6. Example: Combining STAC + VSI

Use the signed STAC URL with GDAL’s /vsicurl/ to stream directly:

from osgeo import gdal

vsi_url = "/vsicurl/" + signed_href
ds = gdal.Open(vsi_url)

print("Size:", ds.RasterXSize, ds.RasterYSize, "Bands:", ds.RasterCount)

7. Saving Results to the CyVerse Data Store

Use the CyVerse Data Store for persistence beyond your session. This mirrors last week’s steps (install → init → transfer).

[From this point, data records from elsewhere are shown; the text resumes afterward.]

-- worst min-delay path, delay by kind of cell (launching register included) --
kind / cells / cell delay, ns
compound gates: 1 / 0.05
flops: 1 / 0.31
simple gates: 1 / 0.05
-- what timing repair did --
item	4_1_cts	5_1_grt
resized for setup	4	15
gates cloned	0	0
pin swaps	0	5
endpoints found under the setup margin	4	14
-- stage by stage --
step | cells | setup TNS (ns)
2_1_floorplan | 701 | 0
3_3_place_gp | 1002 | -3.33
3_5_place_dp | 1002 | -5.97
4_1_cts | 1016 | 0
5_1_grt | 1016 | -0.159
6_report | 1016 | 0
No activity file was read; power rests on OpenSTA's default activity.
==> src/rtl/inta_sequencer_if.sv <==
// rtl/inta_sequencer_if.sv - acknowledge/bus bundle between the CPU-side environment and inta_sequencer
//
// Signals:
//   INTA_N               CPU acknowledge pin, active-low, asynchronous to clk
//   irr[7:0]             latched interrupt requests (bit n = IRn)
//   imr[7:0]             mask register, 1 = masked
//   icw2[7:0]            vector base, bits [7:3] used
//   aeoi                 auto-EOI mode
//   eoi                  one-cycle non-specific EOI pulse
//   send_vector_address  from cascade block, 1 = this device drives the vector
//   INT                  interrupt request to CPU
//   isr[7:0]             in-service register, feeds the cascade block
//   irr_clear[7:0]       one-cycle pulse clearing the acknowledged IRR bit
//   data_out[7:0]        vector byte
//   data_oe              data bus drive enable
// Modports: master drives the requests and INTA_N, slave is the sequencer.
interface inta_sequencer_if;
   logic       INTA_N;
   logic [7:0] irr;
   logic [7:0] imr;
   logic [7:0] icw2;
   logic       aeoi;
   logic       eoi;
   logic       send_vector_address;
   logic       INT;
   logic [7:0] isr;
   logic [7:0] irr_clear;
   logic [7:0] data_out;
   logic       data_oe;

   modport master (
      output INTA_N, irr, imr, icw2, aeoi, eoi, send_vector_address,
      input  INT, isr, irr_clear, data_out, data_oe
   );

   modport slave (
      input  INTA_N, irr, imr, icw2, aeoi, eoi, send_vector_address,
      output INT, isr, irr_clear, data_out, data_oe
   );
endinterface

==> src/rtl/inta_sequencer.sv <==
// rtl/inta_sequencer.sv - PIC interrupt-acknowledge sequencer (priority, INT, 8086 two-pulse INTA, ISR)
//
// Ports:
//   clk   system clock, all state changes on the rising edge
//   rst   asynchronous active-high reset
//   bus   inta_sequencer_if.slave (INTA_N, irr, imr, icw2, aeoi, eoi,
//         send_vector_address in; INT, isr, irr_clear, data_out, data_oe out)
// Parameters:
//   SYNC_STAGES     flops in the INTA_N synchronizer (2..3)
//   TIMEOUT_CYCLES  GAP-state cycle budget, only with INTA_TIMEOUT_EN
// Optional feature macro: INTA_TIMEOUT_EN (GAP-state timeout counter).
module inta_sequencer #(
   parameter int SYNC_STAGES    = 2,
   parameter int TIMEOUT_CYCLES = 255
) (
   input  logic            clk,
   input  logic            rst,
   inta_sequencer_if.slave bus
);

   typedef enum logic [1:0] {IDLE, ACK1, GAP, ACK2} state_t;

   state_t                 state;
   logic [SYNC_STAGES-1:0] sync_q;
   logic                   inta_prev;
   logic                   inta_cur;
   logic                   inta_fall;
   logic                   inta_rise;

   logic [7:0] pend;
   logic [2:0] win;
   logic [3:0] isr_top;
   logic       eligible;

   logic [7:0] isr_q;
   logic [7:0] isr_next;
   logic [7:0] set_mask;
   logic [7:0] aeoi_mask;
   logic [7:0] eoi_mask;
   logic [2:0] idx;
   logic       spurious;
   logic [7:0] irr_clear_q;
   logic [7:0] data_out_q;
   logic       data_oe_q;

`ifdef INTA_TIMEOUT_EN
   logic [7:0] tmo_cnt;
`else
   logic [7:0] unused_tmo;
   assign unused_tmo = 8'(TIMEOUT_CYCLES);
`endif

   logic [2:0] unused_icw2;
   assign unused_icw2 = bus.icw2[2:0];

   // Synchronizer resets to 1 so a released pin never looks like a falling edge.
   always_ff @(posedge clk or posedge rst) begin
      if (rst) begin
         sync_q    <= '1;
         inta_prev <= 1'b1;
      end else begin
         sync_q    <= {sync_q[SYNC_STAGES-2:0], bus.INTA_N};
         inta_prev <= inta_cur;
      end
   end

   assign inta_cur  = sync_q[SYNC_STAGES-1];
   assign inta_fall = inta_prev & ~inta_cur;
   assign inta_rise = ~inta_prev & inta_cur;

   // Fixed priority, IR0 highest: the lowest set index wins. isr_top is the
   // index of the highest-priority in-service level, 8 when nothing is in service.
   always_comb begin
      pend    = bus.irr & ~bus.imr;
      win     = 3'd0;
      isr_top = 4'd8;
      for (int i = 7; i >= 0; i--) begin
         if (pend[i])  win     = 3'(i);
         if (isr_q[i]) isr_top = 4'(i);
      end
      eligible = (|pend) && ({1'b0, win} < isr_top);
   end

   // EOI acts on the pre-set isr value, the ACK1 set is OR-ed in last so it
   // always wins for its own bit. isr & -isr isolates the lowest set bit.
   always_comb begin
      set_mask  = (state == IDLE && inta_fall && eligible) ? (8'd1 << win) : 8'd0;
      aeoi_mask = (state == ACK2 && inta_rise && bus.aeoi && !spurious) ? (8'd1 << idx) : 8'd0;
      eoi_mask  = bus.eoi ? (isr_q & (~isr_q + 8'd1)) : 8'd0;
      isr_next  = (isr_q & ~eoi_mask & ~aeoi_mask) | set_mask;
   end

   always_ff @(posedge clk or posedge rst) begin
      if (rst) begin
         state       <= IDLE;
         isr_q       <= 8'h00;
         idx         <= 3'd0;
         spurious    <= 1'b0;
         irr_clear_q <= 8'h00;
         data_out_q  <= 8'h00;
         data_oe_q   <= 1'b0;
`ifdef INTA_TIMEOUT_EN
         tmo_cnt     <= 8'd0;
`endif
      end else begin
         isr_q       <= isr_next;
         irr_clear_q <= 8'h00;
         case (state)
            IDLE: begin
               // The first INTA is honoured even without INT; it then becomes a spurious ack.
               if (inta_fall) begin
                  state <= ACK1;
                  if (eligible) begin
                     idx         <= win;
                     spurious    <= 1'b0;
                     irr_clear_q <= 8'd1 << win;
                  end else begin
                     idx      <= 3'd7;
                     spurious <= 1'b1;
                  end
               end
            end
            ACK1: begin
               state <= GAP;
`ifdef INTA_TIMEOUT_EN
               tmo_cnt <= 8'(TIMEOUT_CYCLES);
`endif
            end
            GAP: begin
               // A falling edge can only follow a high level, so the release of
               // the first pulse needs no separate tracking.
               if (inta_fall) begin
                  state      <= ACK2;
                  data_out_q <= {bus.icw2[7:3], idx};
                  data_oe_q  <= bus.send_vector_address;
               end
`ifdef INTA_TIMEOUT_EN
               else if (tmo_cnt <= 8'd1) begin
                  state   <= IDLE;
                  tmo_cnt <= 8'd0;
               end else begin
                  tmo_cnt <= tmo_cnt - 8'd1;
               end
`endif
            end
            ACK2: begin
               if (inta_rise) begin
                  data_oe_q <= 1'b0;
                  state     <= IDLE;
               end
            end
            default: state <= IDLE;
         endcase
      end
   end

   assign bus.INT       = (state == IDLE) && eligible;
   assign bus.isr       = isr_q;
   assign bus.irr_clear = irr_clear_q;
   assign bus.data_out  = data_out_q;
   assign bus.data_oe   = data_oe_q;

endmodule
### src/rtl/luma_contrast_stretch.sv
// Per-frame luma contrast stretch: min/max statistics, serial Q8.8 gain divide, 3-stage stretch pipeline (optional LCS_BYPASS_PORT_EN adds stretch_bypass).
// Latency: 3 cycles on post_* outputs; new coefficients become active 18 cycles after a vsync rising edge.
// Backpressure: none (free-running video); a coefficient commit is dropped if pixels arrive while it is pending.
module luma_contrast_stretch #(
    parameter logic [7:0] MIN_RANGE = 8'd16
) (
    input  logic       clk,
    input  logic       rst_n,
    input  logic       pre_frame_vsync,
    input  logic       pre_frame_hsync,
    input  logic       pre_frame_de,
    input  logic [7:0] img_y,
`ifdef LCS_BYPASS_PORT_EN
    input  logic       stretch_bypass,
`endif
    output logic       post_frame_vsync,
    output logic       post_frame_hsync,
    output logic       post_frame_de,
    output logic [7:0] post_img_y,
    output logic       coef_valid
);

    typedef enum logic [1:0] {
        S_IDLE   = 2'd0,
        S_DIV    = 2'd1,
        S_COMMIT = 2'd2
    } state_t;

    state_t      state;
    state_t      state_nxt;

    logic        vsync_d;
    logic        vsync_rise;

    logic [7:0]  cur_min;
    logic [7:0]  cur_max;
    logic [7:0]  stat_min;
    logic [7:0]  stat_max;

    logic [7:0]  div_range;
    logic        div_pass;
    logic [3:0]  div_cnt;
    logic [7:0]  div_rem;
    logic [15:0] div_quo;
    logic [8:0]  rem_shift;
    logic        q_bit;
    logic [7:0]  rem_next;
    logic        de_seen;

    logic        div_step;
    logic        commit_en;

    logic [15:0] gain;
    logic [7:0]  off;
    logic [15:0] gain_new;
    logic [7:0]  off_new;

    logic        byp_in;
    logic [8:0]  diff9;

    logic        vs1, hs1, de1, byp1;
    logic [7:0]  d1, y1;
    logic        vs2, hs2, de2, byp2;
    logic [15:0] p2;
    logic [7:0]  y2;

`ifdef LCS_BYPASS_PORT_EN
    assign byp_in = stretch_bypass;
`else
    assign byp_in = 1'b0;
`endif

    assign vsync_rise = pre_frame_vsync & ~vsync_d;

    // vsync history for rising-edge detection
    always_ff @(posedge clk or negedge rst_n) begin
        if (!rst_n) vsync_d <= 1'b0;
        else        vsync_d <= pre_frame_vsync;
    end

    // running min/max of the current frame, snapshotted at each frame boundary
    always_ff @(posedge clk or negedge rst_n) begin
        if (!rst_n) begin
            cur_min  <= 8'd255;
            cur_max  <= 8'd0;
            stat_min <= 8'd255;
            stat_max <= 8'd0;
        end else if (vsync_rise) begin
            stat_min <= cur_min;
            stat_max <= cur_max;
            cur_min  <= 8'd255;
            cur_max  <= 8'd0;
        end else if (pre_frame_de) begin
            if (img_y < cur_min) cur_min <= img_y;
            if (img_y > cur_max) cur_max <= img_y;
        end
    end

    // FSM state register
    always_ff @(posedge clk or negedge rst_n) begin
        if (!rst_n) state <= S_IDLE;
        else        state <= state_nxt;
    end

    // FSM next state: any vsync edge (re)starts the divide with fresh stats
    always_comb begin
        state_nxt = state;
        unique case (state)
            S_IDLE:   if (vsync_rise) state_nxt = S_DIV;
            S_DIV:    if (vsync_rise) state_nxt = S_DIV;
                      else if (div_cnt == 4'd15) state_nxt = S_COMMIT;
            S_COMMIT: state_nxt = vsync_rise ? S_DIV : S_IDLE;
            default:  state_nxt = S_IDLE;
        endcase
    end

    // FSM outputs: divide enable and guarded coefficient commit
    always_comb begin
        div_step  = 1'b0;
        commit_en = 1'b0;
        if (state == S_DIV && !vsync_rise)
            div_step = 1'b1;
        if (state == S_COMMIT && !vsync_rise && !de_seen && !pre_frame_de)
            commit_en = 1'b1;
    end

    // one restoring-divide step of 65280 / range; quotient bits shift in behind the dividend
    always_comb begin
        div_range = stat_max - stat_min;
        div_pass  = (stat_max < stat_min) || (div_range < MIN_RANGE) || (div_range == 8'd0);
        rem_shift = {div_rem, div_quo[15]};
        q_bit     = (rem_shift >= {1'b0, div_range});
        rem_next  = q_bit ? (rem_shift[7:0] - div_range) : rem_shift[7:0];
        gain_new  = div_pass ? 16'd256 : div_quo;
        off_new   = div_pass ? 8'd0 : stat_min;
    end

    // divider state; pixels seen during the divide poison the pending commit
    always_ff @(posedge clk or negedge rst_n) begin
        if (!rst_n) begin
            div_cnt <= 4'd0;
            div_rem <= 8'd0;
            div_quo <= 16'd0;
            de_seen <= 1'b0;
        end else if (vsync_rise) begin
            div_cnt <= 4'd0;
            div_rem <= 8'd0;
            div_quo <= 16'hFF00;
            de_seen <= 1'b0;
        end else begin
            if (div_step) begin
                div_cnt <= div_cnt + 4'd1;
                div_rem <= rem_next;
                div_quo <= {div_quo[14:0], q_bit};
            end
            if (state != S_IDLE && pre_frame_de)
                de_seen <= 1'b1;
        end
    end

    // active coefficients, reset to passthrough
    always_ff @(posedge clk or negedge rst_n) begin
        if (!rst_n) begin
            gain       <= 16'd256;
            off        <= 8'd0;
            coef_valid <= 1'b0;
        end else begin
            coef_valid <= commit_en;
            if (commit_en) begin
                gain <= gain_new;
                off  <= off_new;
            end
        end
    end

    assign diff9 = {1'b0, img_y} - {1'b0, off};

    // S1: subtract offset with clamp at zero
    always_ff @(posedge clk or negedge rst_n) begin
        if (!rst_n) begin
            {vs1, hs1, de1, byp1} <= 4'b0;
            d1 <= 8'd0;
            y1 <= 8'd0;
        end else begin
            {vs1, hs1, de1, byp1} <= {pre_frame_vsync, pre_frame_hsync, pre_frame_de, byp_in};
            d1 <= diff9[8] ? 8'd0 : diff9[7:0];
            y1 <= img_y;
        end
    end

    // S2: Q8.8 multiply, keep integer part
    always_ff @(posedge clk or negedge rst_n) begin
        if (!rst_n) begin
            {vs2, hs2, de2, byp2} <= 4'b0;
            p2 <= 16'd0;
            y2 <= 8'd0;
        end else begin
            {vs2, hs2, de2, byp2} <= {vs1, hs1, de1, byp1};
            p2 <= 16'((24'(d1) * 24'(gain)) >> 8);
            y2 <= y1;
        end
    end

    // S3: saturate and blank outside active video
    always_ff @(posedge clk or negedge rst_n) begin
        if (!rst_n) begin
            post_frame_vsync <= 1'b0;
            post_frame_hsync <= 1'b0;
            post_frame_de    <= 1'b0;
            post_img_y       <= 8'd0;
        end else begin
            post_frame_vsync <= vs2;
            post_frame_hsync <= hs2;
            post_frame_de    <= de2;
            if (!de2)
                post_img_y <= 8'd0;
            else if (byp2)
                post_img_y <= y2;
            else
                post_img_y <= (p2 > 16'd255) ? 8'd255 : p2[7:0];
        end
    end

endmodule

7.1 Install and Initialize gocmd

# Fetch latest release version and install locally
GOCMD_VER=$(curl -L -s https://raw.githubusercontent.com/cyverse/gocommands/main/VERSION.txt); \
curl -L -s https://github.com/cyverse/gocommands/releases/download/${GOCMD_VER}/gocmd-${GOCMD_VER}-linux-amd64.tar.gz | tar zxvf -

# Initialize with your CyVerse credentials
./gocmd init

# Confirm login/profile
./gocmd whoami

7.2 Transfer files to the Data Store (upload) Initialize gocmd for the CyVerse Data Store

# Initialize and follow prompts (use your CyVerse username/password)
# Common defaults:
#   Host: data.cyverse.org
#   Port: 1247
#   Zone: iplant
# Accept defaults if pre-filled by the image.

gocmd init

# Confirm login/profile
gocmd whoami

# Optional: list your home in the Data Store
gocmd ls i:/

7.3 Transfer files to the Data Store (upload)

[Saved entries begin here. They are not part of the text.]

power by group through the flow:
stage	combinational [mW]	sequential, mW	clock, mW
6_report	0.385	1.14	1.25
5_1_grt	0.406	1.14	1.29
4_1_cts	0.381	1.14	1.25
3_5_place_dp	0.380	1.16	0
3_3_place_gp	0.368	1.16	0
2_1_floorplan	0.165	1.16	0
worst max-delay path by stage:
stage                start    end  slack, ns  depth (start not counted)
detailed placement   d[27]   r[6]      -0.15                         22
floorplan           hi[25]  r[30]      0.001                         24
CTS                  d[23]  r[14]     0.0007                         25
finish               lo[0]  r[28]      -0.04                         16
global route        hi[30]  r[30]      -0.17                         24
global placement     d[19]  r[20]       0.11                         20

# Create a folder (first time only)
gocmd mkdir -p i:my_folder

# Upload a file from the current working directory → Data Store
# Example: result from your analysis
gocmd transfer prism_tipping_point.png i:my_folder/prism_tipping_point.png

# Upload multiple files (globs are expanded by the shell)
gocmd transfer *.png i:my_folder/

7.4 Transfer files from the Data Store (download)

# Download from Data Store → current directory
gocmd transfer i:my_folder/prism_tipping_point.png .

# Download a whole folder recursively (to a local folder)
mkdir -p downloads
gocmd transfer -r i:my_folder/ downloads/

This ensures your results are safe and can be accessed later by you or collaborators.


Key Learning Goals

  • Start a CyVerse instance and confirm gocmd works.
  • Use the GitHub widget for collaborative editing (CLI as backup).
  • Understand GDAL, VSI, and STAC.
  • Stream remote datasets with GDAL + VSI.
  • Discover and sign assets with STAC.
  • Save outputs to the CyVerse Data Store with gocmd transfer.

Theme Recap

Today we explored streaming data in the cloud. By combining GDAL, VSI, and STAC, we can work collaboratively in our CyVerse instance, pull in new data without downloads, and persist our creative explorations in GitHub and the CyVerse Data Store.